**TASK ITEM**
Once you find a line containing the word "config" in the entries below, copy it.

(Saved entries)
### src/rtl/x_mem_reader_if.sv
// Bus bundle for the X-bank reader: bit-serial memory port plus the
// word-level valid/ready stream handed downstream.
interface x_mem_reader_if #(
   parameter int ADDR_W = 10,
   parameter int WORD_W = 8
) ();
   logic [1:0]        sel_x;
   logic              read_rq_x;
   logic              write_rq_x;
   logic [ADDR_W-1:0] rw_address_x;
   logic              read_data_x;
   logic [WORD_W-1:0] word_data;
   logic              word_valid;
   logic              word_ready;

   modport master (
      output sel_x, read_rq_x, write_rq_x, rw_address_x, word_data, word_valid,
      input  read_data_x, word_ready
   );

   modport slave (
      input  sel_x, read_rq_x, write_rq_x, rw_address_x, word_data, word_valid,
      output read_data_x, word_ready
   );
endinterface

### src/rtl/x_mem_reader.sv
// Read-side sequencer for the bit-serial X bank: fetches num_words words one
// bit per request starting at base_addr, assembles each word LSB first and
// hands it downstream on a valid/ready handshake.
module x_mem_reader #(
   parameter int         ADDR_W   = 10,
   parameter int         WORD_W   = 8,
   parameter int         CNT_W    = 8,
   parameter int         RD_LAT   = 1,
   parameter logic [1:0] SEL_READ = 2'd2
) (
   input  logic              clk,
   input  logic              rst,
   input  logic              start,
   input  logic [ADDR_W-1:0] base_addr,
   input  logic [CNT_W-1:0]  num_words,
   output logic              busy,
   output logic              done,
   x_mem_reader_if.master    bus
);

   localparam int BIT_W = (WORD_W > 1) ? $clog2(WORD_W) : 1;
   localparam int LAT_W = (RD_LAT > 1) ? $clog2(RD_LAT) : 1;

   // S_SKIP is the single busy cycle of an empty job, so done still lands
   // two cycles after the start edge with no memory access.
   typedef enum logic [2:0] {
      S_IDLE, S_REQ, S_WAIT, S_OUT, S_FIN, S_SKIP
   } state_t;

   state_t            state_q, state_d;
   logic [ADDR_W-1:0] addr_q, addr_d;
   logic [CNT_W-1:0]  words_left_q, words_left_d;
   logic [BIT_W-1:0]  bit_cnt_q, bit_cnt_d;
   logic [LAT_W-1:0]  lat_cnt_q, lat_cnt_d;
   logic [WORD_W-1:0] word_q, word_d;

   // State and datapath registers; reset aborts any job immediately.
   always_ff @(posedge clk or negedge rst) begin
      if (!rst) begin
         state_q      <= S_IDLE;
         addr_q       <= '0;
         words_left_q <= '0;
         bit_cnt_q    <= '0;
         lat_cnt_q    <= '0;
         word_q       <= '0;
      end else begin
         state_q      <= state_d;
         addr_q       <= addr_d;
         words_left_q <= words_left_d;
         bit_cnt_q    <= bit_cnt_d;
         lat_cnt_q    <= lat_cnt_d;
         word_q       <= word_d;
      end
   end

   // Next-state logic and Moore outputs of the read sequencer.
   always_comb begin
      state_d      = state_q;
      addr_d       = addr_q;
      words_left_d = words_left_q;
      bit_cnt_d    = bit_cnt_q;
      lat_cnt_d    = lat_cnt_q;
      word_d       = word_q;

      bus.read_rq_x    = 1'b0;
      bus.write_rq_x   = 1'b0;
      bus.sel_x        = '0;
      bus.rw_address_x = addr_q;
      bus.word_data    = word_q;
      bus.word_valid   = 1'b0;
      busy             = 1'b0;
      done             = 1'b0;

      unique case (state_q)
         S_IDLE: begin
            if (start) begin
               addr_d       = base_addr;
               words_left_d = num_words;
               bit_cnt_d    = '0;
               lat_cnt_d    = '0;
               state_d      = (num_words == '0) ? S_SKIP : S_REQ;
            end
         end
         S_SKIP: begin
            busy    = 1'b1;
            state_d = S_FIN;
         end
         S_REQ: begin
            busy          = 1'b1;
            bus.read_rq_x = 1'b1;
            bus.sel_x     = SEL_READ;
            lat_cnt_d     = '0;
            state_d       = S_WAIT;
         end
         S_WAIT: begin
            busy = 1'b1;
            if (lat_cnt_q == LAT_W'(RD_LAT - 1)) begin
               word_d[bit_cnt_q] = bus.read_data_x;
               addr_d            = addr_q + ADDR_W'(1);
               if (bit_cnt_q == BIT_W'(WORD_W - 1)) begin
                  bit_cnt_d = '0;
                  state_d   = S_OUT;
               end else begin
                  bit_cnt_d = bit_cnt_q + BIT_W'(1);
                  state_d   = S_REQ;
               end
            end else begin
               lat_cnt_d = lat_cnt_q + LAT_W'(1);
            end
         end
         S_OUT: begin
            busy           = 1'b1;
            bus.word_valid = 1'b1;
            if (bus.word_ready) begin
               words_left_d = words_left_q - CNT_W'(1);
               state_d      = (words_left_q == CNT_W'(1)) ? S_FIN : S_REQ;
            end
         end
         S_FIN: begin
            done    = 1'b1;
            state_d = S_IDLE;
         end
         default: state_d = S_IDLE;
      endcase
   end

endmodule

### src/flat_wrapper.sv
// flat-port wrapper written by rule: the top's interface ports become plain ports
module x_mem_reader_flat 
#(
   parameter int         ADDR_W   = 10,
   parameter int         WORD_W   = 8,
   parameter int         CNT_W    = 8,
   parameter int         RD_LAT   = 1,
   parameter logic [1:0] SEL_READ = 2'd2
)
  (clk, rst, start, base_addr, num_words, busy, done, bus_sel_x, bus_read_rq_x, bus_write_rq_x, bus_rw_address_x, bus_word_data, bus_word_valid, bus_read_data_x, bus_word_ready);
  x_mem_reader_if #(.ADDR_W(ADDR_W), .WORD_W(WORD_W)) bus_i ();
  input  logic clk;
  input  logic rst;
  input  logic start;
  input  logic [ADDR_W-1:0] base_addr;
  input  logic [CNT_W-1:0] num_words;
  output logic busy;
  output logic done;
  output wire logic [$bits(bus_i.sel_x)-1:0] bus_sel_x;
  output wire logic [$bits(bus_i.read_rq_x)-1:0] bus_read_rq_x;
  output wire logic [$bits(bus_i.write_rq_x)-1:0] bus_write_rq_x;
  output wire logic [$bits(bus_i.rw_address_x)-1:0] bus_rw_address_x;
  output wire logic [$bits(bus_i.word_data)-1:0] bus_word_data;
  output wire logic [$bits(bus_i.word_valid)-1:0] bus_word_valid;
  input wire logic [$bits(bus_i.read_data_x)-1:0] bus_read_data_x;
  input wire logic [$bits(bus_i.word_ready)-1:0] bus_word_ready;
  assign bus_sel_x = bus_i.sel_x;
  assign bus_read_rq_x = bus_i.read_rq_x;
  assign bus_write_rq_x = bus_i.write_rq_x;
  assign bus_rw_address_x = bus_i.rw_address_x;
  assign bus_word_data = bus_i.word_data;
  assign bus_word_valid = bus_i.word_valid;
  assign bus_i.read_data_x = bus_read_data_x;
  assign bus_i.word_ready = bus_word_ready;
  x_mem_reader #(.ADDR_W(ADDR_W), .WORD_W(WORD_W), .CNT_W(CNT_W), .RD_LAT(RD_LAT), .SEL_READ(SEL_READ)) u_core (.clk(clk), .rst(rst), .start(start), .base_addr(base_addr), .num_words(num_words), .busy(busy), .done(done), .bus(bus_i));
endmodule
### config.mk
export PLATFORM = sky130hd
export DESIGN_NAME = x_mem_reader_flat
export DESIGN_NICKNAME = d
export VERILOG_FILES = /design/src/rtl/x_mem_reader_if.sv /design/src/rtl/x_mem_reader.sv /design/src/flat_wrapper.sv
export SDC_FILE = /design/constraint.sdc
export NUM_CORES = 1
export LEC_CHECK = 0
export ABC_AREA = 1
export CAP_MARGIN = 20
export CELL_PAD_IN_SITES_DETAIL_PLACEMENT = 0
export CELL_PAD_IN_SITES_GLOBAL_PLACEMENT = 2
export CORE_ASPECT_RATIO = 0.7
export CORE_UTILIZATION = 24
export CTS_CLUSTER_DIAMETER = 100
export DETAILED_ROUTE_END_ITERATION = 10
export PLACE_DENSITY = 0.78
export SYNTH_ARGS = -nofsm -noshare
export SYNTH_HDL_FRONTEND = slang
export SYNTH_SLANG_ARGS = --single-unit
### constraint.sdc
create_clock -name clk -period 1.22 [get_ports clk]
set_input_delay 0.244 -clock clk [delete_from_list [all_inputs] [get_ports clk]]
set_output_delay 0.244 -clock clk [all_outputs]
set_load 0.005 [all_outputs]
# Yosys cells after proc, flatten, opt, wreduce, memory -nomap -nowiden
# Cells that the tools add are included.
dict set report word_totals {
  input_bits 23
  word_cells 63
  regBits 33
}
dict set report op_classes {
  mux 28
  n_reduce_logical 12
  add_sub_neg 4
  n_lt_le_gt_ge 2
  n_eq_ne 10
  bitwise_logic 1
}
# op n
set ops {}
lappend ops {{2-to-1 mux 3 bit} 8}
lappend ops {{2-to-1 mux 10 bit} 2}
lappend ops {{case mux 10 bit (2 select lines)} 1}
lappend ops {{2-to-1 mux 8 bit} 2}
lappend ops {{case mux 8 bit (2 select lines)} 1}
lappend ops {{case mux 3 bit (5 select lines)} 1}
lappend ops {{adder 10 x 1 -> 10 bit, second input constant} 1}
lappend ops {{== test 3 bit, second input constant} 3}
lappend ops {{AND reduction 3 bit} 3}
lappend ops {{bitwise mux 8 bit} 1}
lappend ops {{== test 8 x 1 -> 1 bit, second input constant} 1}
lappend ops {{zero test 8 bit} 1}
lappend ops {{subtractor 8 x 1 -> 8 bit, second input constant} 1}
lappend ops {{2-to-1 mux 1 bit} 7}
lappend ops {{== test 3 x 2 -> 1 bit, second input constant} 2}
lappend ops {{inequality test 2 bit, second input constant} 3}
lappend ops {{case mux 3 bit (2 select lines)} 1}
lappend ops {{less-than comparator 3 x 4 -> 1 bit, second input constant} 1}
lappend ops {{2-to-1 mux 2 bit} 2}
lappend ops {{AND reduction 2 bit} 2}
lappend ops {{nonzero test 2 bit} 2}
lappend ops {{OR reduction 4 bit} 1}
lappend ops {{adder 3 x 1 -> 3 bit, second input constant} 1}
lappend ops {{demux 1 bit (select 3 bit)} 1}
lappend ops {{other kinds (8)} 8}

# Longest topological paths before layout
dict set report logic_depth {
  depth_word 5
  depth_mapped 9
  ltp_nobuf 9
}

# Worst setup path before layout
# No wires, ideal clock.
dict set report synth_timing {
  path_type {flip-flop to flip-flop}
  start {register u_core.state_q[0]}
  end {register u_core.addr_q[2] (netlist: u_core.bus.rw_address_x[2])}
  arrival_ns 1.180
  path_slack_ns -0.083
  path_buffers 1
  path_stages_with_launch 8
  period_less_slack_ns 1.303
  cell_sequence {dfrtp_1 -> nor2_4 -> nand2_4 -> inv_4 -> nor2_8 -> buf_4 -> nor2_1 -> nor2_1}
}
dict set report synth_via {
  elab_chain_cells 3
}
# item line_no
set synth_rtl {}
lappend synth_rtl {{start, declared} x_mem_reader.sv:30} ;# state_t state_q, state_d;
lappend synth_rtl {{start signal, assigned} x_mem_reader.sv:47} ;# state_q <= state_d;
lappend synth_rtl {{== test 3 x 2 -> 1 bit or zero test 3 bit (tied branches)} x_mem_reader.sv:74} ;# unique case (state_q)
lappend synth_rtl {{inequality test 2 bit (no line) or nonzero test 2 bit (tied branches)} -}
lappend synth_rtl {{AND reduction 3 bit (no line)} -}
lappend synth_rtl {{end signal, assigned} x_mem_reader.sv:48} ;# addr_q <= addr_d;
lappend synth_rtl {{end, declared} x_mem_reader.sv:31} ;# logic [ADDR_W-1:0] addr_q, addr_d;
# Several ways; a longest one is shown, not always the timed one.
# A chain may end at the register's enable or synchronous reset.

# Worst setup path in the final report
dict set report layout_timing {
  start {register u_core.state_q[1]}
  end {register u_core.words_left_q[6]}
}
dict set report layout_via {
  elab_chain_cells 3
}
# item line_no
set layout_rtl {}
lappend layout_rtl {{== test 3 x 2 -> 1 bit or zero test 3 bit (tied branches)} x_mem_reader.sv:74}
lappend layout_rtl {{inequality test 2 bit (no line) or nonzero test 2 bit (tied branches)} -}
lappend layout_rtl {{AND reduction 3 bit (no line)} -}
lappend layout_rtl {{end signal, assigned} x_mem_reader.sv:49} ;# words_left_q <= words_left_d;
lappend layout_rtl {{end, declared} x_mem_reader.sv:32} ;# logic [CNT_W-1:0] words_left_q, words_left_d;
# Several ways; a longest one is shown, not always the timed one.

==> flow_summary.ini <==
[clocking]
htree_num_levels = 2
clk_pin_slew_ps = 60
cts_tree = built
numCtsBuffers = 5
cts_sinks = 32
clockBufferDepth = 2
clk_latency_ps = 280
clock-root-buffer = clkbuf_16

[pwr]
pwr-share-clk_pct = 15.3
leakage_nw = 1.79
internal-power_mw = 5.55
p_comb_share_pct = 64.3
p_per_area_mw_per_mm2 = 2610
ir_worst_vdd_mv = 0.684
power_frac_seq_pct = 20.4
switching_power_mw = 3.89
p_sw_share_pct = 41.2

[grt]
grt.overflow.total = 0
grt_max_degree = 33
grt_use_total_pct = 15.1
antenna_found_initial = 0
grt_pass1_vias = 2104
grt_pass1_wl_um = 10300

[setup_path]
start_kind = flip-flop
ff2ff_path_depth = 11
cp_top_family = simple AND/OR/NAND/NOR gates
cp_data_arrival_time_ps = 1680
worstSetupPathType = flip-flop to flip-flop
cp_slowest_stage_delay_ps = 400
worstReg2RegStart = u_core.state_q[1]$_DFFE_PN0P_
crit_cells = 11
crit_path_start = u_core.state_q[1]$_DFFE_PN0P_
slowest_stage = dfrtp_1
crit_chain = inv_2 -> buf_6 -> nor2_4 -> nand2_4 -> buf_6 -> nor2_4 -> inv_2 -> nand2_4 -> nor2_2 -> nand2_1 -> nand2_1
path_buf_inv = 4
critical_path_required_ps = 1390
cp_max_fo = 7
cp-end-kind = flip-flop

[routing]
post-route-drc-count = 2
vias = 2226
wl_per_cell_um = 12.7
routed_via_density = 4.33
routed_wl_um = 6510
dr.pass1.iters = 7
drt_iter0_markers = 61
postRouteAntennaNets = 0

[placement]
dp_cells = 477
numPortBuffers = 45
hpwl_um = 4510
gp_congestion = 0.800
dp_slack_ps = -272

[synthesis]
synth_top_area_share_pct = 39.3
yosys_most_used_dff = dfrtp_1
synth_top_area_cell = dfrtp_1
netlist_instances = 291
synth_area_leaders = dfrtp_1 (39%), nand2_1 (16%), inv_1 (6.6%), nor2_1 (6.6%), nand3_1 (5.6%)
syn_area_mm2 = 0.00204
synth_seq_cells = 32
synth_cell_type_count = 34
synth_edf_count = 0
yosys_warnings = 0
syn_area_per_cell_um2 = 7.01
yosysSeqAreaShare_pct = 39.3
synthArstFlopShare_pct = 100

[final_layout]
antenna_cells = 0
nets = 440
stdcell_count = 514
post-route-util_pct = 45.1
drive_gt1_share_pct = 35.6
syn_to_final_growth_pct = 77.7
fillers = 815

[timing]
fmax_mhz = 664
slew_violations = 0
finalHoldViolCount = 0
tns_ps = -8520
min_period_ps = 1510
period_share_pct = 123
setup_viol = 37
clock_skew_ps = 4.32
rsz0062_at_grt = yes
setup_slack_ps = -286

[floorplanning]
boundaryPins = 48
start_util_pct = 25.4
rows = 27
die_x_um = 112
die-area_mm2 = 0.00888
die_y_um = 79.1
coreArea_mm2 = 0.00804

[outcome]
violations = DRC, setup timing
status = complete, but fails checks

[job]
maxCapViolCount = 0

[worst_hold_path]
hp-class = input port to async pin
==> area by class of cell <==
type | count | area [um^2] | area share (%)
multi-input cells | 213 | 1280 | 35.5
inverters | 41 | 181 | 5.01
well taps | 101 | 126 | 3.49
repair buffers | 119 | 1060 | 29.4
flip-flops and latches | 32 | 803 | 22.2
clock inverters | 2 | 35.0 | 0.967
clock buffers | 6 | 129 | 3.56
==> power by group through the flow <==
stage               logic [mW]  clock network (mW)  registers, mW
finish                    6.08                1.44           1.93
detailed placement        4.73                   0           1.98
global route              6.68                1.54           2.00
global placement          4.71                   0           1.99
CTS                       5.30                1.47           1.92
floorplan                 2.38                   0           2.01
==> layout by cell type, fill, tap and decap left out, types with 2 or more instances in the layout <==
cell             synthesis  layout
nand2_4                  1       5
nand2_8                  0       2
dlygate4sd2_1            0      15
nand2_1                 85      76
buf_4                    5      55
buf_6                    1      16
nor3_4                   0       5
buf_12                   0       4
dfrtp_2                  0       2
inv_1                   36      34
nand4_1                  4       4
nor2_1                  36      28
clkdlybuf4s50_1          0      22
ha_2                     0       2
o21ai_1                  1      17
conb_1                   1       2
nand3_2                  0       4
nand3b_1                 2       2
inv_2                    2       3
ha_1                     5       3
o21ai_0                 23       2
clkbuf_16                0       5
nand3_1                 23      19
dfrtp_1                 32      30
a21oi_2                  1       2
nand2_2                  3       6
o21ai_2                  0       5
buf_2                    0       5
nor2_4                   1       7
a21oi_1                  6       4
nor2_2                   3       6
==> kinds of logic after synthesis <==
group	share of synthesized area [%]
xor gates and xnor gates	0.430
adders and majority gates	3.07
buffers and inverters	10.6
other	0.184
and+or+nand+nor	36.4
DFF	39.3
AOI/OAI and AO/OA	10.0
==> routing by layer <==
| metal | up-vias | global-route usage [%] | routed length (um) |
|---|---|---|---|
| met5 | - | 0 | 0 |
| met4 | 0 | 4.53 | 91 |
| met3 | 7 | 4.43 | 247 |
| met2 | 34 | 21.6 | 2790 |
| met1 | 1018 | 21.8 | 3380 |
| li1 | 1167 | - | - |
==> stage by stage <==
stage               hold slack, ps  power (mW)  instance area (um^2)
floorplan                    -51.6        4.39                  2100
global placement               474        6.70                  2980
detailed placement             478        6.71                  2980
CTS                            336        8.69                  3380
global route                   362        10.2                  3620
finish                         324        9.44                  3620
==> registers in the layout (all words and copies together), names as in the netlist <==
signal / cells
u_core.bit_cnt_q: 3
u_core.words_left_q: 8
u_core.bus.rw_address_x: 10
u_core.bus.word_data: 8
u_core.state_q: 3
==> final timing paths <==
| check | slack, ps | endpoint |
|---|---|---|
| setup / recovery | -290 | u_core.words_left_q[6]$_DFFE_PN0P_ |
| hold / removal | 320 | u_core.words_left_q[0]$_DFFE_PN0P_ |
| setup reg to reg | -290 | u_core.words_left_q[6]$_DFFE_PN0P_ |
| hold reg to reg | 490 | u_core.bus.word_data[0]$_DFFE_PN0P_ |
| max in group asynchronous | 700 | u_core.state_q[0]$_DFFE_PN0P_ |
| min in group clk | 490 | u_core.bus.word_data[0]$_DFFE_PN0P_ |
==> Yosys cell counts (3+ instances only) <==
cell and instances:
a21oi_1 6, nand2_2 3, ha_1 5, nor2_1 36, nand4_1 4, o21ai_0 23, inv_1 36, nand2_1 85
buf_4 5, nor3_1 6, dfrtp_1 32, nand3_1 23, nor2_2 3
==> what timing repair did <==
action                                  CTS  global route
pin swaps                                14            26
hold buffers                              0             0
gates cloned                              1             0
endpoints found under the setup margin   55            39
buffers inserted                         20            10
gates resized for setup                  77            54
(Power assumes the default switching activity.)
==> variant 1 (config.mk and constraints unchanged) <==
`RD_LAT` is set to 1 in 2 places; all go to 2.
--- a/src/rtl/x_mem_reader.sv
+++ b/src/rtl/x_mem_reader.sv
@@ -6,5 +6,5 @@
    parameter int         WORD_W   = 8,
    parameter int         CNT_W    = 8,
-   parameter int         RD_LAT   = 1,
+   parameter int         RD_LAT   = 2,
    parameter logic [1:0] SEL_READ = 2'd2
 ) (
--- a/src/flat_wrapper.sv
+++ b/src/flat_wrapper.sv
@@ -5,5 +5,5 @@
    parameter int         WORD_W   = 8,
    parameter int         CNT_W    = 8,
-   parameter int         RD_LAT   = 1,
+   parameter int         RD_LAT   = 2,
    parameter logic [1:0] SEL_READ = 2'd2
 )
Function: changed (a bounded check fails within 4 cycles, from zero or initial values and one cycle with rst low).
==> variant 1 against the original RTL <==
  * The flow finishes with violations (setup timing)
  * Power shrank 13%
  * Worst setup slack gained 1.7 ps
  * Synthesized cell count grew 11%
  * Sequential power shrank 7%
  * Synthesized area grew 4.7%
  * Core utilization shrank 2.2 points
  * Sequential cell count grew 1
  * Cell area grew 1.2%
  * Non-clock buffer count grew 1
  * Routed wire length shrank 0.71%
  * Critical path depth shrank 1
  * Critical path type unchanged
==> variant 1: results <==
set metrics [dict create \
    yosys-top-cells-area "dfrtp_1 (39%), nand2_1 (22%), o21ai_0 (6.6%), inv_1 (6.3%), nand3_1 (6.3%)" \
    dpl_cell_area_um2 3040 \
    grt_pass1_wl_mm 10.6 \
    setup_violations 38 \
    synth-compound-area-share 0.0727 \
    drt_iter0_drc 70 \
    fin_setup_tns_ps -8170 \
    final_nets 470 \
    run_status "finished, violations left" \
    synth_xor_area_frac 0 \
    drive_gt1_frac 0.346 \
    synth_commonest_cells "nand2_1 (124), inv_1 (36), dfrtp_1 (33), nor2_1 (33), o21ai_0 (28)" \
    synth_seq_area_share 0.387 \
    r2r_cells 10 \
    finalClockSkew_ps 11.8 \
    p_leak_nw 1.88 \
    cp-startpoint "u_core.state_q[2]$_DFFE_PN0P_" \
    met2_usage 0.222 \
    r2r_end "u_core.words_left_q[5]$_DFFE_PN0P_" \
    violations "setup timing" \
    setup_slack_ps -285 \
    dp_cells 525 \
    wl_mm 6.47 \
    dp_slack_ps -303 \
    track_usage 0.147 \
    crit_fanout 6 \
    vdd_drop_max_mv 0.822 \
    grt_use_met1 0.213 \
    hold_ws_ps 328 \
]
==> variant 1: changes by cell type in the layout (fill, tap and decap cells not counted), moves of 4 or more <==
cell / change
inv_2: +4
nand2_1: +24
nand2_2: +13
nor3_4: -5
o21ai_0: +10
o21ai_2: -4
or2_2: +4
==> variant 1: worst max-delay path, delay by kind of cell, from the launching register on <==
| family | cells | cell delay, ps |
|---|---|---|
| buffers and inverters | 5 | 560 |
| and+or+nand+nor | 5 | 420 |
| DFF | 1 | 390 |
==> variant 1: layout make-up <==
cell class	count	area (um2)
Tap cell	120	150
Fill cell	910	4880
Multi-Input combinational cell	239	1300
Inverter	42	168
Clock buffer	6	129
Timing Repair inverter	1	7.51
Sequential cell	33	830
Clock inverter	1	5.00
Timing Repair Buffer	120	1070
==> variant 1: metal layers <==
| layer | part of all wire | vias up | routed length [um] |
|---|---|---|---|
| met4 | 0.0094 | 0 | 61 |
| met5 | 0 | - | 0 |
| met3 | 0.042 | 4 | 274 |
| li1 | - | 1239 | - |
| met1 | 0.54 | 1075 | 3470 |
| met2 | 0.41 | 48 | 2660 |
==> variant 1: repair_timing <==
item / 4_1_cts / 5_1_grt
endpoints found under the setup margin: 56 / 40
resized for setup: 96 / 47
setup buffers: 27 / 4
pin swaps: 19 / 19
gates cloned: 1 / 1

**EXERCISE OUTPUT**
### config.mk
==> variant 1 (config.mk and constraints unchanged) <==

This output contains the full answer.